Running for any amount of time leads to a significantly lower risk of death, according to new research covering more than 230,000 people.
A new analysis of 14 separate studies tracking people’s health for years and, in some cases, decades, found any amount of running is associated with a 27 per cent lower risk of death from all causes for both men and women, compared to no running.
The research, published in the British Journal of Sports Medicine, was not able to prove that running was the direct cause of improved life expectancy but said the results added further weight to evidence for the public health benefit of exercise.
Experts from Victoria University in Melbourne looked at previous studies examining the link between running or jogging and the risk of death from all causes, cardiovascular disease, and cancer.
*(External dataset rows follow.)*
==> inputs of run H <==
Design conv_mac_unit, start of the top module:
module conv_mac_unit (
	input wire aclk,
	input wire aresetn,
	input wire aclken,
	input wire[1:0] calfmt,
	input wire[8*16-1:0] mac_in_ftm,
	input wire[8*16-1:0] mac_in_wgt,
	input wire mac_in_ftm_masked,
	input wire[1:0] mac_in_info_along,
	input wire mac_in_valid,
	output wire[7:0] mac_out_exp,
	output wire[39:0] mac_out_frac,
	output wire[1:0] mac_out_info_along,
	output wire mac_out_valid
);
Settings: LEC_CHECK=0, CAP_MARGIN=15, CORE_MARGIN=6, CORE_UTILIZATION=63, GPL_ROUTABILITY_DRIVEN=1, HOLD_SLACK_MARGIN=0.17, MAX_ROUTING_LAYER=met4, PLACE_DENSITY_LB_ADDON=0.2, SLEW_MARGIN=20; clock period 12.3 ns.
run.sh (not shown) runs the stock make flow with config.mk's settings and CLKGATE_MAP_FILE=.
==> run B: changes against run H <==
Settings changed: CAP_MARGIN 15 to 20, CORE_MARGIN 6 to 2, CORE_UTILIZATION 63 to 72, GPL_ROUTABILITY_DRIVEN 1 to not set, HOLD_SLACK_MARGIN 0.17 to not set, PLACE_DENSITY set to 0.78, PLACE_DENSITY_LB_ADDON 0.2 to not set, SETUP_SLACK_MARGIN set to 1.09.
==> flow/constraint.sdc (replaced) <==
create_clock -name core_clock -period 7.0 [get_ports {aclk}]
set_input_delay 1.4000 -clock core_clock [delete_from_list [all_inputs] [get_ports {aclk}]]
set_output_delay 1.4000 -clock core_clock [all_outputs]
set_load 0.01 [all_outputs]
==> run X: changes against run H <==
Settings changed: CAP_MARGIN 15 to 20, CORE_MARGIN 6 to 2, CORE_UTILIZATION 63 to 23, GPL_ROUTABILITY_DRIVEN 1 to not set, HOLD_SLACK_MARGIN 0.17 to not set, MAX_ROUTING_LAYER met4 to not set, PLACE_DENSITY_LB_ADDON 0.2 to not set.
==> flow/constraint.sdc (replaced) <==
create_clock -name core_clock -period 10.7 [get_ports {aclk}]
set_input_delay 2.1400 -clock core_clock [delete_from_list [all_inputs] [get_ports {aclk}]]
set_output_delay 2.1400 -clock core_clock [all_outputs]
set_load 0.01 [all_outputs]
==> comparison <==
Run B stopped in global routing, error ODB-0269. Run H finished clean. Run X went through all stages and came out clean.
Against run X, the clock skew of run H is lower by 68 ps.
Between run H and run X, the lower sequential share of layout area is in run X (gap 1.0 points).
Against run X, the register-to-register slack of run H is better by 1400 ps.
In run H the via count is larger than in run X, by 1.5%.
Critical path depth is the same in run X and run H.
The 14 studies involved 232,149 people whose health was tracked for between 5 and 35 years. During the period looked at, 25,951 people died.
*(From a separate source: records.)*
--- flow/design.v ---
`timescale 1ns/1ps
module ram_single_port(
    input clk,
    input write_en,
    input reset,
    input [6:0] addr,
    input [7:0] data_in,
    output reg [7:0] data_out    
);
integer i;
reg [7:0] memory [63:0];
reg [7:0] temp;
reg [7:0] op_buff;
always@(posedge clk) 
begin
    if (reset == 1'b1)
    begin
        for (i=0;i<64;i=i+1) 
            memory[i] <= 8'h00;
        temp<=8'h00;
    end
    else
    begin
        if (write_en == 1)
        begin
            temp <= data_in;
            memory[addr[5:0]] <= data_in;
        end
        else
        begin
            temp <= memory[addr[5:0]];
            data_out <= memory[addr[5:0]];
        end
    end  
end
endmodule
--- flow/run.sh ---
#!/bin/bash
# the make line also repeats each setting of config.mk as NAME=value (left out here)
make -C /OpenROAD-flow-scripts/flow DESIGN_CONFIG=/design/flow/config.mk WORK_HOME=/design/flow/orfs CLKGATE_MAP_FILE= finish
--- flow/config.mk ---
export PLATFORM = sky130hd
export DESIGN_NAME = ram_single_port
export DESIGN_NICKNAME = ram_single_port
export VERILOG_FILES = /design/flow/design.v
export SDC_FILE = /design/flow/constraint.sdc
export NUM_CORES = 4
export LEC_CHECK = 0
export CAP_MARGIN = 30
export CORE_MARGIN = 2
export CORE_UTILIZATION = 72
export CTS_CLUSTER_DIAMETER = 366
export CTS_CLUSTER_SIZE = 14
export PLACE_DENSITY_LB_ADDON = 0.26
export SETUP_SLACK_MARGIN = -0.2
export SLEW_MARGIN = 40
--- flow/constraint.sdc ---
create_clock -name core_clock -period 2.0 [get_ports {clk}]
set_input_delay 0.4000 -clock core_clock [delete_from_list [all_inputs] [get_ports {clk}]]
set_output_delay 0.4000 -clock core_clock [all_outputs]
set_load 0.01 [all_outputs]
==> results.py, run 1 <==
# Metrics from the implementation run
metrics = {
    "run_status": {
        "status": "failed layout checks",
        "violations": "negative setup slack",
    },
    "place": {
        "place_ws_ns": -0.770,
        "place_inst": 2416,
        "io_buffers": 24,
        "post-dp-hpwl_um": 49500,
        "place_area_um2": 26800,
        "gp_congestion": 1.04,
    },
    "final_timing": {
        "setup_viol": 230,
        "maxSlewHeadroom": 0.543,
        "final_hold_viol_count": 0,
        "finalMaxSlewViolations": 0,
        "fin_skew_ns": 0.0244,
        "clock.fmax_mhz": 447,
        "holdWs_ns": 0.399,
        "tightestPinTransition_ns": 0.682,
        "rsz0062_at_grt": "yes",
        "finalCriticalPeriod_ns": 2.24,
        "post-route-period-util": 1.12,
        "setup_ws_ns": -0.238,
    },
    "power_and_ir_drop": {
        "power_frac_seq": 0.566,
        "seq_cell_power_mw": 12.8,
        "p_clk_frac": 0.336,
        "pg_clk_mw": 7.58,
        "irDropWorstVdd_mv": 0.808,
        "p_sw_mw": 5.23,
        "powerComb_mw": 2.23,
        "combPwrFrac": 0.099,
        "power_leader": "sequential cells",
        "power_leakage_nw": 10.2,
        "powerDensity_nw_per_um2": 805,
        "switching_share": 0.232,
        "internal_power_mw": 17.4,
    },
    "clock_tree": {
        "cts_setup_buffers": 0,
        "cts_tree": "built",
        "clock_latency_ns": 0.55,
        "clock-root-buffer": "clkbuf_16",
        "clkSinkCount": 520,
        "cts.reportedPaths.clkPinSlew_ns": 0.07,
        "cts_max_path_buffers": 3,
        "htree_levels": 2,
        "cts_made_buffers": 43,
    },
    "job": {
        "max_cap_violations": 0,
        "warning_count": 29,
    },
    "setup_path": {
        "critPathSlowestCell": "a2111oi_1",
        "slowest_delay_ns": 0.49,
        "cp.depth": 9,
        "r2r_end": "data_out[6]$_DFFE_PP_",
        "cp_common_cell": "buf_4",
        "end_kind": "flop",
        "critPathKind": "in -> reg",
        "crit_end": "data_out[7]$_DFFE_PP_",
        "startpoint": "addr[2]",
        "worstReg2RegStart": "memory[55][6]$_SDFFCE_PN0P_",
        "cp_top_family": "AND-OR/OR-AND gates",
        "worst-path-buf-inv": 4,
        "worstPathRequired_ns": 2.29,
        "cp_cell_sequence": "buf_4, buf_4, buf_12, nor2_1, buf_4, a2111oi_1, nor4_1, a311oi_1, nand4_1",
        "crit_path_max_fanout": 23,
        "cp.arrival_ns": 2.52,
        "r2r_cells": 5,
        "reg2reg_slack_ns": -0.14,
        "startpoint_type": "primary input",
    },
    "route": {
        "drtIter0Drc": 2661,
        "ant_nets": 0,
        "drc": 0,
        "wire_per_inst_um": 29.5,
        "via_count": 17100,
        "vias_per_cell": 6.94,
        "first_pass_iters": 6,
        "wl_um": 72600,
    },
    "hold_path": {
        "hold-path-cell-count": 2,
        "min_path_type": "in -> reg",
        "min_from": "data_in[3]",
        "min_to": "memory[54][3]$_SDFFCE_PN0P_",
    },
    "logic_synthesis": {
        "most_common_cell": "edfxtp_1",
        "ys_chip_area_um2": 24300,
        "ys_sh_mux": 0.0496,
        "yosysUniqueCellTypes": 60,
        "fp_nets": 1849,
        "syn_area_um2": 24300,
        "common_cells": "edfxtp_1 (520), and2_1 (516), clkbuf_1 (84)",
        "yosysWarningCount": 1,
        "top_logic_kind": "simple AND/OR/NAND/NOR gates",
        "syn_area_per_cell_um2": 13.3,
        "ys_sh_adder": 0,
        "synthArstFlopShare": 0,
        "edf_count": 520,
        "synthFlopType": "edfxtp_1",
        "ys_sh_xor": 0,
        "yosys.area.top_type": "edfxtp_1",
        "ys.flops": 520,
        "postSynthCellCount": 1831,
        "ys_sh_simple": 0.195,
        "ys_cells": 1831,
        "top_area_frac": 0.642,
        "compound_area_frac": 0.0860,
        "area_leaders": "edfxtp_1 (64%), and2_1 (13%), a221oi_1 (2.0%)",
        "seq_area_frac_synth": 0.642,
    },
    "final_layout": {
        "fin_util": 0.840,
        "design_area_um2": 28000,
        "layoutNonFillerInstCount": 2461,
        "nNetsFinal": 2028,
        "syn_to_final_growth_pct": 15.3,
    },
    "grt": {
        "grtUsageTotal": 0.417,
        "grt_pass1_wl_um": 107000,
        "grt_max_degree": 65,
        "first_global_vias": 16800,
        "grt-ovfl-total": 0,
        "antenna_found_initial": 2,
    },
    "die": {
        "rows": 67,
        "fp-utilization": 0.729,
        "die_height_um": 188,
        "chipArea_um2": 35300,
        "core_um2": 33400,
        "ios": 26,
        "chipWidth_um": 188,
    },
}
what timing repair did:
item | 4_1_cts | 5_1_grt
hold buffers | 0 | 0
resized | 3 | 12
pin swaps | 0 | 2
endpoints found under the setup margin | 3 | 9
routing by layer:
layer	vias up	global-route usage	part of all wire
met5	-	0	0
met4	0	0.160	0.048
met3	251	0.0867	0.13
met2	1418	0.680	0.48
met1	8313	0.559	0.34
li1	7108	-	-
stage by stage:
stage	power (mW)	setup TNS, ns
2_1_floorplan	14.0	-104.00
3_3_place_gp	15.0	-388.17
3_5_place_dp	15.1	-419.99
4_1_cts	22.4	-5.62
5_1_grt	23.0	-18.61
6_report	22.6	-12.04
final cells by class:
class                      count  area (um^2)
timing repair buffer         287         2470
inverter                       5         18.8
clock buffer                  45         1130
clock inverter                 1         16.3
sequential                   520        15600
antenna                        2         5.00
fill                        1731         5320
tap                          448          561
multi-input combinational   1153         8230
==> run 2, diff against run 1 <==
CAP_MARGIN = 20   (was 30)
CORE_UTILIZATION = 66   (was 72)
CTS_CLUSTER_DIAMETER = not set   (was 366)
CTS_CLUSTER_SIZE = not set   (was 14)
PLACE_DENSITY_LB_ADDON = not set   (was 0.26)
SETUP_SLACK_MARGIN = not set   (was -0.2)
SLEW_MARGIN = 20   (was 40)
clock period = 2.71 ns   (was 2.0 ns; I/O delays follow)
==> run 2 against run 1 <==
The run now finishes clean. Clock skew shrank 0.0061 ns. Flip-flop count is the same. Synthesized area is the same. Register-to-register slack gained 0.61 ns. Critical endpoint is now data_out[6]$_DFFE_PP_. Highest routed layer is now met5.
As well as reducing the risk of death from all causes, running was also associated with a 30 per cent lower risk of death from heart disease and a 23 per cent lower risk of death from cancer.
Even small amounts of running such as 50 minutes once a week or less, even at slow speeds, were still associated with benefits.
The peer-reviewed study said the results showed running even for less than the recommended levels could help reduce people’s risk of death, but they also warned that increasing the amount of running did not lower the risk of death further.
Lead author associate professor Zeljko Pedisic said: “Increased rates of participation in running, regardless of its dose, would probably lead to substantial improvements in population health and longevity.
“Any amount of running, even just once a week, is better than no running.”